Barcelona Gipsy balKan Orchestra 『Nova Era』(2020, Satélite K)

 Barcelona Gypsy balKan Orchestra はバルセロナを拠点にバルカン音楽を追究するグループ。メンバーの国籍も多様だ。

アコーディオン: Mattia Schirosa (イタリア)

ヴォーカル:Margherita Abita (イタリア)

クラリネット:Daniel Carbonell (スペイン)

ウッドベース:Ivan Kovačević (セルビア)

ギター:Julien Chanal (フランス) 

パーカッション:Stelios Togias (ギリシャ)

フィドル:Oleksandr Sora (ウクライナ)

フィドル:Pere Nolasc Turu (カタルーニャ)

2012年にBarcelona Gipsy Klezmer Orchestraとしてデビューしたが、2015年にクレズマーだけでない幅広いバルカン音楽を演奏することを目的として、メンバーの入れ替えとともに現在の名称に改称した。略称BGKOはかつてのまま変更しておらず、したがってbalKanのKが大文字になっている。現在はクレズマーを中心に、ロマ(ジプシー)音楽やセルビアを中心にバルカン半島各地の伝統音楽を幅広く取り入れた活動をしている。

それにしてもこのグループ、演奏力がめちゃくちゃ高い。




さて、今回のアルバム、まず全体を通して聴くと、その音楽の幅広さ、多彩さに驚く。多様なリズムや旋律の音楽で、最後まで飽きない。全てが伝統曲であるらしいのだが、バルカン音楽の豊かさを垣間見ることができた。

1曲目Dancing with the Rabbi はGiora Feidmanの演奏で有名だが、ド直球の賑やかなクレズマーで勢いよくはじまる。次のCiganine Sviraj, Svirajはゆったりしたロマの伝統曲で、テンポを変えながら展開してゆく。3曲目、Constantine, Constantineも歌が中心の曲で、クレズマーらしい掛け声が多様されて勢いよくバルカン音楽の世界に入り込んでゆく。

4曲目から変拍子が用いられてより深みのある独特な音楽へと向かう。Sedi Donka – Joc Mareのメドレー、前半はアップテンポで25/16拍子(7+7+11)のブルガリア伝統音楽、後半は4拍子のモルドバの舞踏曲。クレズマーから離れてバルカン各地の伝統音楽である。

5曲目Marijo, deli Bela Kumrijoは遠く離れた恋人との悲哀を歌うセルビアの伝統曲、ゆったりとした変拍子(7/8)で徐々に感情が高ぶってゆく。

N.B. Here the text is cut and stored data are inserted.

## config.mk

```make
export PLATFORM = sky130hd
export DESIGN_NAME = instruction_fetch_unit
export DESIGN_NICKNAME = d
export VERILOG_FILES = /design/src/rtl/instruction_fetch_unit.sv
export SDC_FILE = /design/constraint.sdc
export NUM_CORES = 1
export LEC_CHECK = 0
export CAP_MARGIN = 10
export CORE_ASPECT_RATIO = 1.2
export CORE_MARGIN = 5
export CORE_UTILIZATION = 50
export DETAILED_ROUTE_END_ITERATION = 8
export PLACE_DENSITY = 0.73
export SYNTH_ARGS = -nofsm -noshare
export SYNTH_HDL_FRONTEND = slang
export SYNTH_SLANG_ARGS = --single-unit
```

## constraint.sdc

```tcl
create_clock -name clk -period 11.4 [get_ports clk]
set_input_delay 1.71 -clock clk [delete_from_list [all_inputs] [get_ports clk]]
set_output_delay 1.71 -clock clk [all_outputs]
set_load 0.02 [all_outputs]
```

## src/rtl/instruction_fetch_unit.sv

```systemverilog
// instruction_fetch_unit
//
// Producer side of the 72-bit instruction path. Owns the program counter,
// issues one-word reads to instruction memory and hands fetched instructions,
// tagged with their PC, to decode over a valid/ready handshake.
//
// Handshake semantics (all interfaces): a transfer happens on a rising clock
// edge where valid and ready are both high; valid never depends on ready.
// The memory response channel has no ready: every imem_rsp_valid is a transfer.
//
// Ports
//   clk, rst           clock (rising edge), asynchronous active-low reset
//   Branch_en, Jump_en redirect requests (treated identically)
//   target_addr        redirect target, sampled while either redirect is high
//   stall              holds off new memory requests only
//   imem_req_*         read request channel (valid/ready, addr = pc)
//   imem_rsp_*         in-order read data, one beat per accepted request
//   Instruction_Fetch  head-of-FIFO instruction (0 while instr_valid is low)
//   instr_pc           PC of the head instruction (0 while instr_valid is low)
//   instr_valid/ready  decode handshake
//   fsm_state          current controller state (BOOT=0, RUN=1, FLUSH=2)
module instruction_fetch_unit #(
    parameter int unsigned       ADDR_W   = 16,
    parameter int unsigned       INSTR_W  = 72,
    parameter logic [ADDR_W-1:0] RESET_PC = '0,
    parameter int unsigned       DEPTH    = 4
) (
    input  logic               clk,
    input  logic               rst,
    input  logic               Branch_en,
    input  logic               Jump_en,
    input  logic [ADDR_W-1:0]  target_addr,
    input  logic               stall,
    output logic               imem_req_valid,
    output logic [ADDR_W-1:0]  imem_req_addr,
    input  logic               imem_req_ready,
    input  logic               imem_rsp_valid,
    input  logic [INSTR_W-1:0] imem_rsp_data,
    output logic [INSTR_W-1:0] Instruction_Fetch,
    output logic [ADDR_W-1:0]  instr_pc,
    output logic               instr_valid,
    input  logic               instr_ready,
    output logic [1:0]         fsm_state
);

    localparam int unsigned PTR_W = $clog2(DEPTH);
    localparam int unsigned CNT_W = PTR_W + 1;

    typedef enum logic [1:0] {
        BOOT  = 2'd0,
        RUN   = 2'd1,
        FLUSH = 2'd2
    } state_t;

    state_t state;
    state_t next_state;

    logic [ADDR_W-1:0] pc;
    logic [CNT_W-1:0]  inflight;
    logic [CNT_W-1:0]  drop_cnt;
    logic [CNT_W-1:0]  count;
    logic [PTR_W-1:0]  wr_ptr;
    logic [PTR_W-1:0]  rd_ptr;

    logic [INSTR_W-1:0] data_mem [DEPTH];
    logic [ADDR_W-1:0]  pc_mem   [DEPTH];

    logic              redirect;
    logic              credit;
    logic              req_fire;
    logic              push;
    logic              pop;
    logic [CNT_W:0]    occupancy;
    logic [CNT_W-1:0]  drop_val;
    logic [ADDR_W-1:0] rsp_pc;

    assign redirect  = Branch_en | Jump_en;
    // In-flight requests plus buffered instructions never exceed DEPTH, so a
    // response always finds a free FIFO slot.
    assign occupancy = {1'b0, inflight} + {1'b0, count};
    assign credit    = occupancy < (CNT_W + 1)'(DEPTH);

    assign imem_req_valid = (state == RUN) & ~stall & ~redirect & credit;
    assign imem_req_addr  = pc;
    assign req_fire       = imem_req_valid & imem_req_ready;

    assign instr_valid       = (count != '0);
    assign Instruction_Fetch = instr_valid ? data_mem[rd_ptr] : '0;
    assign instr_pc          = instr_valid ? pc_mem[rd_ptr]   : '0;
    assign pop               = instr_valid & instr_ready;

    // A response arriving in the redirect cycle is already stale, so it is
    // neither buffered nor carried into the drop count.
    assign push     = (state == RUN) & imem_rsp_valid & ~redirect;
    assign drop_val = inflight - CNT_W'(imem_rsp_valid);

    // Responses return in request order and RUN is only entered with nothing
    // stale outstanding, so the oldest outstanding request was issued at
    // pc - inflight. This replaces a separate tag queue.
    assign rsp_pc = pc - ADDR_W'(inflight);

    assign fsm_state = state;

    always_ff @(posedge clk or negedge rst) begin
        if (!rst) begin
            state <= BOOT;
        end else begin
            state <= next_state;
        end
    end

    always_comb begin
        next_state = state;
        unique case (state)
            BOOT: begin
                next_state = RUN;
            end
            RUN: begin
                if (redirect) begin
                    next_state = (drop_val != '0) ? FLUSH : RUN;
                end
            end
            FLUSH: begin
                if (redirect) begin
                    next_state = (drop_val != '0) ? FLUSH : RUN;
                end else if (imem_rsp_valid && (drop_cnt == CNT_W'(1))) begin
                    next_state = RUN;
                end
            end
            default: begin
                next_state = BOOT;
            end
        endcase
    end

    always_ff @(posedge clk or negedge rst) begin
        if (!rst) begin
            pc       <= RESET_PC;
            inflight <= '0;
            drop_cnt <= '0;
            count    <= '0;
            wr_ptr   <= '0;
            rd_ptr   <= '0;
        end else begin
            if (redirect) begin
                pc <= target_addr;
            end else if (req_fire) begin
                pc <= pc + ADDR_W'(1);
            end

            if (redirect) begin
                // Any pop in this cycle is honoured by decode; the rest of
                // the buffer is stale and simply forgotten.
                count  <= '0;
                wr_ptr <= '0;
                rd_ptr <= '0;
                if (state != BOOT) begin
                    inflight <= drop_val;
                    drop_cnt <= drop_val;
                end
            end else begin
                if (push) begin
                    wr_ptr <= wr_ptr + PTR_W'(1);
                end
                if (pop) begin
                    rd_ptr <= rd_ptr + PTR_W'(1);
                end
                count <= count + CNT_W'(push) - CNT_W'(pop);

                if (state == FLUSH) begin
                    if (imem_rsp_valid) begin
                        inflight <= inflight - CNT_W'(1);
                        drop_cnt <= drop_cnt - CNT_W'(1);
                    end
                end else if (state == RUN) begin
                    inflight <= inflight + CNT_W'(req_fire) - CNT_W'(imem_rsp_valid);
                end
            end
        end
    end

    // Storage needs no reset: entries are only visible through count.
    always_ff @(posedge clk) begin
        if (push) begin
            data_mem[wr_ptr] <= imem_rsp_data;
            pc_mem[wr_ptr]   <= rsp_pc;
        end
    end

endmodule

```

==> results of run 1 <==
## power by group through the flow
stage	registers, mW	logic (mW)	clock network, mW
after floorplan	1.66	0.240	0
after global placement	1.67	0.400	0
after detailed placement	1.67	0.408	0
after CTS	1.64	0.410	1.25
after global routing	1.64	0.446	1.31
final	1.64	0.402	1.21
## per-stage QoR
stage / power [mW] / setup WS, ps / std cells / util / hold WS, ps
floorplan: 1.90 / 6500 / 838 / - / 481
global placement: 2.07 / 6260 / 1405 / 0.580 / 496
detailed placement: 2.08 / 6260 / 1405 / 0.580 / 499
CTS: 3.29 / 5690 / 1474 / 0.619 / 514
global route: 3.40 / 5480 / 1474 / 0.619 / 531
finish: 3.26 / 5840 / 1474 / 0.619 / 511
## kinds of logic (layout without fill, tap and decap cells)
family / after synthesis / count (layout)
xor gates and xnor gates: 24 / 24
adders and majority gates: 22 / 22
buffers and inverters: 67 / 302
and+or+nand+nor: 202 / 202
muxes: 92 / 92
DFF: 383 / 383
AOI/OAI and AO/OA: 48 / 48
## how the worst min path moves through the flow
stage / from / endpoint / slack [ps] / cells past startpoint
finish: drop_cnt[1]$_DFFE_PN0P_ / drop_cnt[1]$_DFFE_PN0P_ / 510 / 1
global route: drop_cnt[1]$_DFFE_PN0P_ / drop_cnt[1]$_DFFE_PN0P_ / 530 / 1
CTS: drop_cnt[1]$_DFFE_PN0P_ / drop_cnt[1]$_DFFE_PN0P_ / 510 / 1
detailed placement: drop_cnt[1]$_DFFE_PN0P_ / drop_cnt[1]$_DFFE_PN0P_ / 500 / 1
global placement: drop_cnt[1]$_DFFE_PN0P_ / drop_cnt[1]$_DFFE_PN0P_ / 500 / 1
floorplan: drop_cnt[1]$_DFFE_PN0P_ / drop_cnt[1]$_DFFE_PN0P_ / 480 / 1
## state kept, by name (all words and copies together), names as in the netlist
register and flops:
count 3, data_mem 288, drop_cnt 3, fsm_state 2, imem_req_addr 16, inflight 3, pc_mem 64, rd_ptr 2
wr_ptr 2
## worst register-to-register path: stages, from the launching register on
cell and delay [ps]:
dfrtp_1 450, ha_1 240, nor4_2 380, and4_2 350, inv_1 60, ha_1 260
inv_1 40, ha_1 180, fa_1 380, xnor2_1 140, mux2_2 260, o221ai_1 200
xnor2_1 150
## cells in the final DEF, fill, tap and decap left out, drive strengths merged, types with 4 or more instances in the layout
cell type / netlist / routed
or4: 4 / 4
inv: 21 / 23
or3: 11 / 11
edfxtp: 352 / 352
nand2b: 5 / 5
nand3: 10 / 10
clkdlybuf4s50: 0 / 203
and4: 4 / 4
ha: 19 / 19
o21ai: 18 / 18
nand2: 14 / 14
nand4: 10 / 10
buf: 20 / 9
a31oi: 16 / 16
o31ai: 4 / 4
dfrtp: 31 / 31
and2: 98 / 98
a21oi: 5 / 5
nor2: 27 / 27
clkinv: 0 / 13
xnor2: 20 / 20
mux4: 88 / 88
nor3: 6 / 6
clkbuf: 26 / 50
xor2: 4 / 4
## layer usage
| layer | track usage | up-vias |
|---|---|---|
| li1 | - | 3707 |
| met1 | 0.231 | 4083 |
| met2 | 0.313 | 229 |
| met3 | 0.0429 | 39 |
| met4 | 0.0388 | 6 |
| met5 | 0 | - |
## cells in the mapped netlist (all sizes together) (2+ instances only)
cell type,n,area share
fa,3,0.0038
or4,4,0.0019
and4,4,0.0023
nand2,14,0.0035
o21ai,18,0.0058
nand3,10,0.0032
nor4,2,0.0012
and2,98,0.039
ha,19,0.015
or3,11,0.0046
mux2,3,0.0022
buf,20,0.0066
o31ai,4,0.0019
xor2,4,0.0022
nor4b,2,0.0021
a21oi,5,0.0016
nor2,27,0.0065
dfrtp,31,0.050
edfxtp,352,0.68
clkbuf,26,0.0063
nand4,10,0.0044
xnor2,20,0.011
nor2b,2,0.00080
mux4,88,0.13
nor3b,2,0.00096
inv,21,0.0050
nor3,6,0.0022
a31oi,16,0.0064
nand2b,5,0.0020
and3,2,0.00088
## area by class of cell
class                           count  share of cell area
Clock buffer                       50              0.0538
Clock inverter                     19             0.00960
Inverter                           21             0.00408
Multi-Input combinational cell    388               0.209
Sequential cell                   383               0.588
Tap cell                          401              0.0260
Timing Repair Buffer              212               0.109
==> metrics.yaml, run 1 <==
status: "finished clean"
synthMuxAreaShare: 0.129
drt_iter0_markers: 604
syn_nets: 956
core-area_mm2: 0.0312
worst_pin_slew_ps: 1090
hp-class: "reg -> reg"
routabilityCongestion: 0.772
vias: 8064
r2r_setup_slack_ps: 8230
register_area_mm2: 0.0114
slew_violations: 0
top_layer: "met5"
hpwl_um: 18400
ant_nets: 0
cp.depth: 4
wl_per_cell_um: 21.0
ff2ff_path_depth: 12
rsz0062_at_grt: "no"
p_per_area_mw_per_mm2: 169
grt_use_total: 0.180
synth-xor-area-share: 0.0134
yosysSeqAreaShare: 0.725
firstDrtPassIters: 5
cts.clk_slew.worst_paths_ps: 60
areaGrowthSynthToFinish_pct: 23.3
critPathKind: "reg -> out"
n_antenna_cell: 0
power.internal_mw: 2.50
cts_buffers: 38
synth_simple_gate_area_share: 0.0771
finalSetupTns_ps: 0
period_share: 0.488
drc_errors: 0
synth_warnings: 0
ys.flop_type: "edfxtp_1"
critPathSlowestCell: "dfrtp_4"
met3_length_um: 2060
layout-drive-gt1-share: 0.161
crit_path_end_kind: "output port"
crit_end: "Instruction_Fetch[17]"
fill_cells: 2193
r2r_end: "inflight[2]$_DFFE_PN0P_"
synthArstFlopShare: 0.0809
p_clk_frac: 0.373
cp_max_fo: 52
grt_overflow: 0
timing_hold_violations_final: 0
critPathBufInv: 2
post_cts_buffers: 0
wl_met2_um: 15900
path_cells: "buf_4 -> mux4_2 -> and2_1 -> clkdlybuf4s50_1"
peakVddDrop_mv: 0.166
die_w_um: 172
fmax_mhz: 180
timing.rr.start: "inflight[2]$_DFFE_PN0P_"
synthDistinctLibCells: 51
startpoint: "rd_ptr[0]$_DFFE_PN0P_"
combPwrFrac: 0.124
report.final.setup_viol: 0
post-route-cell-area_mm2: 0.0193
start_util: 0.502
power_switching_uw: 754
cts_sinks: 383
placementRows: 71
boundaryPins: 204
critical-path-max-stage-delay_ps: 1140
fp.dieH_um: 204
htreeDepth: 2
arrival_ps: 3850
cts-root-buf: "clkbuf_16"
grt_max_degree: 92
cts_resized: 0
cap_violations: 0
met1Wirelength_um: 12500
synthCells: 838
synth_seq_cells: 383
cts_tree: "built"
antenna_found_initial: 3
finalClockSkew_ps: 11.0
synth_area_mm2: 0.0157
synth-adder-area-share: 0.0190
synth_top_family_by_area: "multiplexers"
worstPathRequired_ps: 9690
drt_wl_total_um: 30900
seqPwrFrac: 0.503
p_sw_frac: 0.231
clockBufferDepth: 3
via_per_inst: 5.47
worstSetupStartpointType: "flip-flop"
synth-compound-area-share: 0.0183
syn_avg_cell_area_um2: 18.7
fin_nets: 1162
p_leak_nw: 6.25
place_area_mm2: 0.0181
synth_edf_count: 352
period_needed_ps: 5560
grt_pass1_wl_um: 48600
cts_hold_buf: 0
portBuffers: 203
die_area_mm2: 0.0350
clk_latency_ps: 530
slew_headroom: 0.273
crit_family: "buffers and inverters"
grt_pass1_vias: 8718
multiInputGateArea_mm2: 0.00404
Note: power is estimated with default switching activity, not from simulation.
==> run 2: changes to the inputs <==
--- a/config.mk
+++ b/config.mk
@@ -10,7 +10,7 @@
 export CORE_MARGIN = 5
 export CORE_UTILIZATION = 50
 export DETAILED_ROUTE_END_ITERATION = 8
-export PLACE_DENSITY = 0.73
+export PLACE_DENSITY = 0.76
 export SYNTH_ARGS = -nofsm -noshare
 export SYNTH_HDL_FRONTEND = slang
 export SYNTH_SLANG_ARGS = --single-unit
==> constraint.sdc (replaced) <==
create_clock -name clk -period 4.6 [get_ports clk]
set_input_delay 0.69 -clock clk [delete_from_list [all_inputs] [get_ports clk]]
set_output_delay 0.69 -clock clk [all_outputs]
set_load 0.02 [all_outputs]
==> metrics.yaml, run 2 (same netlist as run 1, synthesis figures left out) <==
portBuffers: 203  # unchanged
core-area_mm2: 0.0312  # unchanged
register_area_mm2: 0.0114  # unchanged
via_per_inst: 5.54  # was 5.47
start_util: 0.502  # unchanged
ff2ff_path_depth: 12  # unchanged
fmax_mhz: 272
crit_path_end_kind: "output port"  # unchanged
critPathKind: "reg -> out"  # unchanged
grt_max_degree: 92  # unchanged
layout_setup_ws_ps: 918  # was 5840 ps
worstSetupStartpointType: "flip-flop"  # unchanged
drt_wl_total_um: 31100  # was 30900 µm
period_share: 0.801
worst_pin_slew_ps: 747  # was 1090 ps
ant_nets: 0  # unchanged
cap_violations: 0  # unchanged
path_cells: "buf_4 -> mux4_2 -> and2_1 -> clkdlybuf4s50_1"  # unchanged
drt_iter0_markers: 624  # was 604
routabilityCongestion: 0.796  # was 0.772
worstPathRequired_ps: 3910  # was 9690 ps
fin_hold_ws_ps: 507  # was 511 ps
arrival_ps: 2990  # was 3850 ps
grt_use_total: 0.180  # about the same
antenna_found_initial: 3  # unchanged
htreeDepth: 2  # unchanged
clockBufferDepth: 3  # unchanged
grt_overflow: 0  # unchanged
layout_commonest_cell: "edfxtp_1"  # unchanged
slew_violations: 0  # unchanged
place_ws_ps: 968  # was 6260 ps
cts_tree: "built"  # unchanged
p_leak_nw: 6.31  # was 6.25 nW
cts-root-buf: "clkbuf_16"  # unchanged
cp_max_fo: 31  # was 52
multiInputGateArea_mm2: 0.00404  # unchanged
post_cts_buffers: 0  # unchanged
min_path_cells: 1  # unchanged
cts_buffers: 37  # was 38
crit_family: "buffers and inverters"  # unchanged
wl_per_cell_um: 21.1  # was 21.0 µm
finalClockSkew_ps: 14.3  # was 11.0 ps
drc_errors: 0  # unchanged
placementRows: 71  # unchanged
fill_cells: 2196  # was 2193
cp.depth: 4  # unchanged
areaGrowthSynthToFinish_pct: 24.3  # was 23.3%
cts_hold_buf: 0  # unchanged
die_w_um: 172  # unchanged
cts_sinks: 383  # unchanged
clk_latency_ps: 510  # was 530 ps
hpwl_um: 19600  # was 18400 µm
slew_headroom: 0.502  # was 0.273
firstDrtPassIters: 5  # unchanged
cts_resized: 0  # unchanged
fp.dieH_um: 204  # unchanged
critical-path-max-stage-delay_ps: 870  # was 1140 ps
report.final.setup_viol: 0  # unchanged
hp-class: "reg -> reg"  # unchanged
layout_common_cells: "edfxtp_1, clkdlybuf4s50_1, and2_1, mux4_2, clkbuf_16"  # unchanged
grt_pass1_vias: 8606  # was 8718
rsz0062_at_grt: "no"  # unchanged
grt_pass1_wl_um: 48700  # was 48600 µm
finalSetupTns_ps: 0  # unchanged
die_area_mm2: 0.0350  # unchanged
vias: 8180  # was 8064
status: "finished clean"  # unchanged
critPathSlowestCell: "dfrtp_4"  # unchanged
peakVddDrop_mv: 0.256  # was 0.166 mV
largest_register: "data_mem"  # unchanged
boundaryPins: 204  # unchanged
layout-drive-gt1-share: 0.163  # was 0.161
p_per_area_mw_per_mm2: 412  # was 169 mW/mm²
fin_nets: 1169  # was 1162
period_needed_ps: 3680
timing_hold_violations_final: 0  # unchanged
cts.clk_slew.worst_paths_ps: 60  # about the same
critPathBufInv: 2  # unchanged
largest_register_ffs: 288  # unchanged
==> run 2: changes by cell type in the layout (fill, tap and decap cells not counted), moves of 2 or more <==
cell and delta:
clkbuf_8 -2, clkinv_1 +3, clkbuf_1 -3, clkinv_2 -4, buf_4 -3, buf_12 +11
==> run 2: power by group <==
| part | internal, mW | total [mW] | switching (mW) | leakage, nW |
|---|---|---|---|---|
| registers | 3.96 | 4.05 | 0.0947 | 3.54 |
| logic | 0.482 | 1.02 | 0.542 | 2.19 |
| clock network | 1.76 | 2.93 | 1.17 | 0.581 |
| total | 6.20 | 8.01 | 1.81 | 6.31 |
==> run 2: final cells by class <==
cell class / count / share of cell area
flip-flops and latches: 383 / 0.583
repair buffers: 220 / 0.118
clock inverters: 18 / 0.00964
well taps: 401 / 0.0258
diodes: 1 / 0.000129
inverters: 21 / 0.00405
multi-input cells: 388 / 0.208
clock buffers: 45 / 0.0513
==> run 2: final timing paths <==
path	startpoint	endpoint	slack [ps]
max	rd_ptr[0]$_DFFE_PN0P_	Instruction_Fetch[30]	920
min	drop_cnt[1]$_DFFE_PN0P_	drop_cnt[1]$_DFFE_PN0P_	510
max reg2reg	inflight[1]$_DFFE_PN0P_	inflight[2]$_DFFE_PN0P_	1450
min reg2reg	drop_cnt[1]$_DFFE_PN0P_	drop_cnt[1]$_DFFE_PN0P_	510
max in group asynchronous	rst	rd_ptr[1]$_DFFE_PN0P_	3700
min in group asynchronous	rst	fsm_state[1]$_DFFE_PN0P_	570
==> run 2: worst reg2reg max path: cells and delay by family, from the launching register on <==
kind | cells | cell delay (ps)
flops | 1 | 460
buf+inv | 2 | 90
xor+xnor | 2 | 280
mux | 1 | 260
fa+ha+maj | 4 | 1060
simple gates | 2 | 710
compound gates | 1 | 200
==> run 2: routing by layer <==
layer,global-route usage,up-vias,share of wire
met3,0.0371,39,0.070
met4,0.0410,4,0.015
li1,-,3723,-
met1,0.251,4151,0.41
met5,0,-,0.0011
met2,0.296,263,0.50
==> run 2: metrics by stage <==
| stage | area (µm²) | power [mW] | cells | util |
|---|---|---|---|---|
| floorplan | 15700 | 4.71 | 838 | - |
| global placement | 18300 | 5.13 | 1413 | 0.586 |
| detailed placement | 18300 | 5.16 | 1413 | 0.586 |
| CTS | 19500 | 8.11 | 1476 | 0.624 |
| global route | 19500 | 8.37 | 1477 | 0.624 |
| finish | 19500 | 8.01 | 1477 | 0.624 |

6曲目Dajchovo Horoは9/8拍子のブルガリアの舞踏曲で、流れるような楽器の掛け合い。

7曲目Kalejaca Jacaはマケドニアの中世からつたわる古い曲らしい。古めかしい感じの歌謡曲でロマっぽさがあるが、これに電気的な音を加えたらインドのポップスのようだ。

8曲目Nane Tsokha – Fuli Tschaiもロマらしい緩やかな楽器のアンサンブルのあとにシンプルな旋律の歌。共に歌うことで感情を共有する、懐かしい光景が目に浮かぶ。10曲目Jana i Alexandrisは7拍子で中東風の旋律。11曲目Krajdunavsko Horoは4拍子で陽気なブルガリアの舞踏曲だが、早めのソロの掛け合いで熱気が醸成される。

11曲目Dere Geliyor Dereはトルコの曲らしいのだが、 9/8拍子で短調、繰り返すボーカルの旋律とともに、熱気と緊張感が徐々に強まっていき、勢いを増す炎のように情熱がこみ上げ、クライマックスに。最後のBavno Horoはマケドニアの舞踊曲、ゆったりした単調から長調に転調し、最後はアップテンポで締める。


さて、クレズマーからロマ、ブルガリア、マケドニアなど各地の音楽を取り入れた今回のアルバムはそのタイトルが表すように、この新しい時代に問われる多国間の協調と融和がテーマであるように思われる。多国籍のメンバーが作る音はまさに、コロナによって国境が閉じた時代に失われつつある多様性そのものだ。旅し、人と交じりあい、踊り、打ち解けるという失われた経験をこのアルバムが再現しているかのように。